The result should be every line in the material below containing the string "part".

Start of Extracted information

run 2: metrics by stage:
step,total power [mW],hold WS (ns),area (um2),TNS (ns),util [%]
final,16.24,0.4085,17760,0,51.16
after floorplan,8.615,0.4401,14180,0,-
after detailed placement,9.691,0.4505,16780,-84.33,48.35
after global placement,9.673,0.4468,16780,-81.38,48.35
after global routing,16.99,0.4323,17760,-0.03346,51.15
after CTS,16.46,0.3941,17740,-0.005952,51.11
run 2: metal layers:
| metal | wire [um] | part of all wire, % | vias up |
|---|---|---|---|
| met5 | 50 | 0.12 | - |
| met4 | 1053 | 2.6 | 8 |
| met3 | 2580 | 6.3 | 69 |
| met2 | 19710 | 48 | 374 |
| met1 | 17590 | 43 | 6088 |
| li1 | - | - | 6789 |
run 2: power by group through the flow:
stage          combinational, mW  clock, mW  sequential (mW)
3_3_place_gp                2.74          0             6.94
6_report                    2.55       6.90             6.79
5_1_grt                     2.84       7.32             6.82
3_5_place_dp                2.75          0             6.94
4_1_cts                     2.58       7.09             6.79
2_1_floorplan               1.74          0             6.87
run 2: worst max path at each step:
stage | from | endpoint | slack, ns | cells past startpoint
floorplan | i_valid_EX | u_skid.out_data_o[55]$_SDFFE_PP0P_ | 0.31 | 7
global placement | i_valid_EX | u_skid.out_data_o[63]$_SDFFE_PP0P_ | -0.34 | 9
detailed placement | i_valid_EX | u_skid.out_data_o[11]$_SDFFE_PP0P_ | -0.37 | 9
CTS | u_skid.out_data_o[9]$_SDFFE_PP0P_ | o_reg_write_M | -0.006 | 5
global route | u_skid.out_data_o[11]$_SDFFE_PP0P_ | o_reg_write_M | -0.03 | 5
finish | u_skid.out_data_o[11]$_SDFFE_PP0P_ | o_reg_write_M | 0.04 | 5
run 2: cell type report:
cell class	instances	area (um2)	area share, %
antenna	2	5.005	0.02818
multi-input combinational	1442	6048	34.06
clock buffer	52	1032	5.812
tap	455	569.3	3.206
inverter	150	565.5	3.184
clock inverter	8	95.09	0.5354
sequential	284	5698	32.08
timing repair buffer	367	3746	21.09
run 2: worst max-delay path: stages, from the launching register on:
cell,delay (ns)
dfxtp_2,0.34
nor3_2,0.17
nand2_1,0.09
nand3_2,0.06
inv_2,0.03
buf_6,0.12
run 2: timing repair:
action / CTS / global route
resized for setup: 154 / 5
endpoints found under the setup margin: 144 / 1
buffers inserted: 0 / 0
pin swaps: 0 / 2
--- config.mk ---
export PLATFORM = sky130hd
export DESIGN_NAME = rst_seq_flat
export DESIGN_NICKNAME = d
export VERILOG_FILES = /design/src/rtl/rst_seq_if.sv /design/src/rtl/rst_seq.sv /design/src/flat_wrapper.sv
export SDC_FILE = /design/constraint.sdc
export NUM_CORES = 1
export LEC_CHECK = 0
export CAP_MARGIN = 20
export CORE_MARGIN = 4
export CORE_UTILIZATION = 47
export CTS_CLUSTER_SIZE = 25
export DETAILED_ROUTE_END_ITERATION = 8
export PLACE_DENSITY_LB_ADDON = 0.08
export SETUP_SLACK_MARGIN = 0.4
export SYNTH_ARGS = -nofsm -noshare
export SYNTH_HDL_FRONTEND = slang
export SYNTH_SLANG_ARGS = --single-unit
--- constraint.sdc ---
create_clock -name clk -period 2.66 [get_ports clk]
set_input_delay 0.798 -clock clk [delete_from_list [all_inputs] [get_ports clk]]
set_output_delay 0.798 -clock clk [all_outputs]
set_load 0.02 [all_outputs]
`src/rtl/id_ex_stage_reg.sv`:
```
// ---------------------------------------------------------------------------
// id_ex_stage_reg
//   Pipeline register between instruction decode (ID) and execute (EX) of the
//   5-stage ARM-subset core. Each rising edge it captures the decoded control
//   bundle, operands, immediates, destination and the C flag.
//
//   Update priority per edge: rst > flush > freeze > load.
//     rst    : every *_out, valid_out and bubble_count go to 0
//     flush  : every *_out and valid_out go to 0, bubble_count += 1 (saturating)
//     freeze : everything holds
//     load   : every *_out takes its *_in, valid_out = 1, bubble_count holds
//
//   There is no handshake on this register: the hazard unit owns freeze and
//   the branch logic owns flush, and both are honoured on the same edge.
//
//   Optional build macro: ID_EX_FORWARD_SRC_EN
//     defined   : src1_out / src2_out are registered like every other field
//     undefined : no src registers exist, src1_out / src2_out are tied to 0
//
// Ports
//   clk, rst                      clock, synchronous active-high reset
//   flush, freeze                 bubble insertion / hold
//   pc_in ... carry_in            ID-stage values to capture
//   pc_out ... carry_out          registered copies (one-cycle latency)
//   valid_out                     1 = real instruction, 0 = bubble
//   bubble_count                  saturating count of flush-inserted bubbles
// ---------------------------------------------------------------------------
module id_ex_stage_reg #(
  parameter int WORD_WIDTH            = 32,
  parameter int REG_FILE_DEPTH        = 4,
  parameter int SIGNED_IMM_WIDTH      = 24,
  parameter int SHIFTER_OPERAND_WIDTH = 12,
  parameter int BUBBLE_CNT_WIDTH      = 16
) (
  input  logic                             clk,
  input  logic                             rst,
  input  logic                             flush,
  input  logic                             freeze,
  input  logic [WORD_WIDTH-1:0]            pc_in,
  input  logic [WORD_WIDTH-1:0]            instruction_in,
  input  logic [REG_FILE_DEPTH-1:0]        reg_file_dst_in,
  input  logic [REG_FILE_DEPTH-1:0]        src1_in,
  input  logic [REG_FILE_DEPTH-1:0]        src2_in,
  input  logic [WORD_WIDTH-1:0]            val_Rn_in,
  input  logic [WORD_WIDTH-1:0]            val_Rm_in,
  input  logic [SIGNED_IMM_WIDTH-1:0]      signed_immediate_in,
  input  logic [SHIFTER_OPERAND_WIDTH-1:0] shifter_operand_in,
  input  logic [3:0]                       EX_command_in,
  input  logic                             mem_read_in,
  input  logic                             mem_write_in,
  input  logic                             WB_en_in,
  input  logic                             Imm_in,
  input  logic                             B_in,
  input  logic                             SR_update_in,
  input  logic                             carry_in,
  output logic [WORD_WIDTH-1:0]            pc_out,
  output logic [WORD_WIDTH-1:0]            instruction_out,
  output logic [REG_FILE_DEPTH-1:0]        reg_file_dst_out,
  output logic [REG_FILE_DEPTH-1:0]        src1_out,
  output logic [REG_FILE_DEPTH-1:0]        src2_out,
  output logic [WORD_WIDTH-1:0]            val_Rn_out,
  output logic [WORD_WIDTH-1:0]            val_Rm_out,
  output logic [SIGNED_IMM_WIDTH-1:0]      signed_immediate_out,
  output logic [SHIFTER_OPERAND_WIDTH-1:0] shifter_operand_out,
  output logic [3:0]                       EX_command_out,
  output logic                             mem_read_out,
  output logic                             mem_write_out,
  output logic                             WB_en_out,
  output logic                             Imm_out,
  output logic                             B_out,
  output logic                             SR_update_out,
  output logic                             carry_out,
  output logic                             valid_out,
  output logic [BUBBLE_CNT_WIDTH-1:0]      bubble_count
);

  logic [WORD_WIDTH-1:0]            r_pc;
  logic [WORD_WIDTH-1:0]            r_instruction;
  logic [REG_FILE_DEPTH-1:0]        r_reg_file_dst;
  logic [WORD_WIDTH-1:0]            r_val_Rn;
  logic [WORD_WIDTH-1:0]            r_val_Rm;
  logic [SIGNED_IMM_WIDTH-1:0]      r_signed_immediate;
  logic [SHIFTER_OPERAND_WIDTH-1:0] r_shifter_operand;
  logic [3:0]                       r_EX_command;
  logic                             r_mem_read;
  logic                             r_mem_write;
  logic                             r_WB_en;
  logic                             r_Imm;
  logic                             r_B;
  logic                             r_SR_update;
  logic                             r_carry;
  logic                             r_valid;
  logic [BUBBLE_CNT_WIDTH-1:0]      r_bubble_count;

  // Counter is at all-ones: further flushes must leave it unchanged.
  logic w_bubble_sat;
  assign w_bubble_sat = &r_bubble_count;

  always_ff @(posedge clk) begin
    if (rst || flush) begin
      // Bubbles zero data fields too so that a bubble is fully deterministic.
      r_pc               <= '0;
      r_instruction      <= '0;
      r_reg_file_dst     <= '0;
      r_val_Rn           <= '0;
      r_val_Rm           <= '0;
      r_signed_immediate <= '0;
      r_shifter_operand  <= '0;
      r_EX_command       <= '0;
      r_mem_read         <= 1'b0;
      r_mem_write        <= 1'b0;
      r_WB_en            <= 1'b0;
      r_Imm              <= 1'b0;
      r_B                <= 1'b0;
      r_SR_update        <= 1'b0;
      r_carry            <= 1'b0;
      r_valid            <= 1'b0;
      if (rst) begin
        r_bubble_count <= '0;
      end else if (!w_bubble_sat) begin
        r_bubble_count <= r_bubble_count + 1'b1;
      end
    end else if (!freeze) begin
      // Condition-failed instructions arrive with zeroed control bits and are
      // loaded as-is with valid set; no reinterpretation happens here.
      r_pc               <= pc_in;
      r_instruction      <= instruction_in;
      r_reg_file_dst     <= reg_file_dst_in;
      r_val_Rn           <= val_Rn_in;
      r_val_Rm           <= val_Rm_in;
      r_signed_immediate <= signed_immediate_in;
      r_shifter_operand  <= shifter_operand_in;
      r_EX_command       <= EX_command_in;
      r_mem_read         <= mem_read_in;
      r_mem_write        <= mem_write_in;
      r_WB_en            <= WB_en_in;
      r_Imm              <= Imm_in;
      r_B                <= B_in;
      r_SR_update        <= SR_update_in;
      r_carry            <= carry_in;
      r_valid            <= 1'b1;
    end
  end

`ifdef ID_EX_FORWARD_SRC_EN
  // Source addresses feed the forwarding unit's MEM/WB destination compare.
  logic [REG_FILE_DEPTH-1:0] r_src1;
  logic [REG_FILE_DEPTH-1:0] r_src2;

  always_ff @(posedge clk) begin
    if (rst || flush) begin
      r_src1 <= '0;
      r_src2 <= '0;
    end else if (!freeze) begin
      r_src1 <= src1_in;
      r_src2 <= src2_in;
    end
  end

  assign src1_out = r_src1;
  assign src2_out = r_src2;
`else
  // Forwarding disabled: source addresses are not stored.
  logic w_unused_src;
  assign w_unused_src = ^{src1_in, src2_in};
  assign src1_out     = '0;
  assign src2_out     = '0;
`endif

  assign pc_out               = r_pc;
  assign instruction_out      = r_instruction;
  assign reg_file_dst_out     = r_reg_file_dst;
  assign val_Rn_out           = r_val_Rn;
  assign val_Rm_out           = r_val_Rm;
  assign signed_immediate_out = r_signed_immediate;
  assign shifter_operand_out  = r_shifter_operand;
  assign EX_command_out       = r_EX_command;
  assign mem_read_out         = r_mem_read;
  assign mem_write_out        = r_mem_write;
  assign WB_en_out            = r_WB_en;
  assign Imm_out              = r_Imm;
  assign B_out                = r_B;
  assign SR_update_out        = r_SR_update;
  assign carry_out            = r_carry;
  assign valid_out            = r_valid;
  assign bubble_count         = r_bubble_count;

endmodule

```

End of Extracted information
Start of Extracted information

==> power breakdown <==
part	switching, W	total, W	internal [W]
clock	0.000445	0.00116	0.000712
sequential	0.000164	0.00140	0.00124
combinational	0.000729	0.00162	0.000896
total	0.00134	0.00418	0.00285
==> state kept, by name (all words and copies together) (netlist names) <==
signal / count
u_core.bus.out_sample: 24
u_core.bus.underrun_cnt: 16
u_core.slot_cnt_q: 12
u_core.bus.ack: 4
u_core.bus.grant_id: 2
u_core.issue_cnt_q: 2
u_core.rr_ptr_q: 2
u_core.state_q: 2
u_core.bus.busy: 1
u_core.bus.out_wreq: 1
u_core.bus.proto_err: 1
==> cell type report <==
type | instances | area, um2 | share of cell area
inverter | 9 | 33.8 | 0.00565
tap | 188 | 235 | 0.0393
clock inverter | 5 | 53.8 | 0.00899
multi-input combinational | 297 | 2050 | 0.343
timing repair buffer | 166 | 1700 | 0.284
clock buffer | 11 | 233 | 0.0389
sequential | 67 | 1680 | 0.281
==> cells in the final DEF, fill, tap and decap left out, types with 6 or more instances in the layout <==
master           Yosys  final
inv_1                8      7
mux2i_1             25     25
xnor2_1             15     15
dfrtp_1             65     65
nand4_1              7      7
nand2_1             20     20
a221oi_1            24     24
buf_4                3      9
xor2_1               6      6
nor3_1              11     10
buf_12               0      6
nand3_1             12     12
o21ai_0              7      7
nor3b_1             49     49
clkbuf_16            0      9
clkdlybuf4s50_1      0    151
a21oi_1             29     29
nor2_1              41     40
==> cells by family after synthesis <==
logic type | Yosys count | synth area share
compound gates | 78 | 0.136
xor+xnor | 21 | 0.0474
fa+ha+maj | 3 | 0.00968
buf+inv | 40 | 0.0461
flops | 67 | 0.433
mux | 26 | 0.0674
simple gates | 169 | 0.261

End of Extracted information

Answer box -
| metal | wire [um] | part of all wire, % | vias up |
part	switching, W	total, W	internal [W]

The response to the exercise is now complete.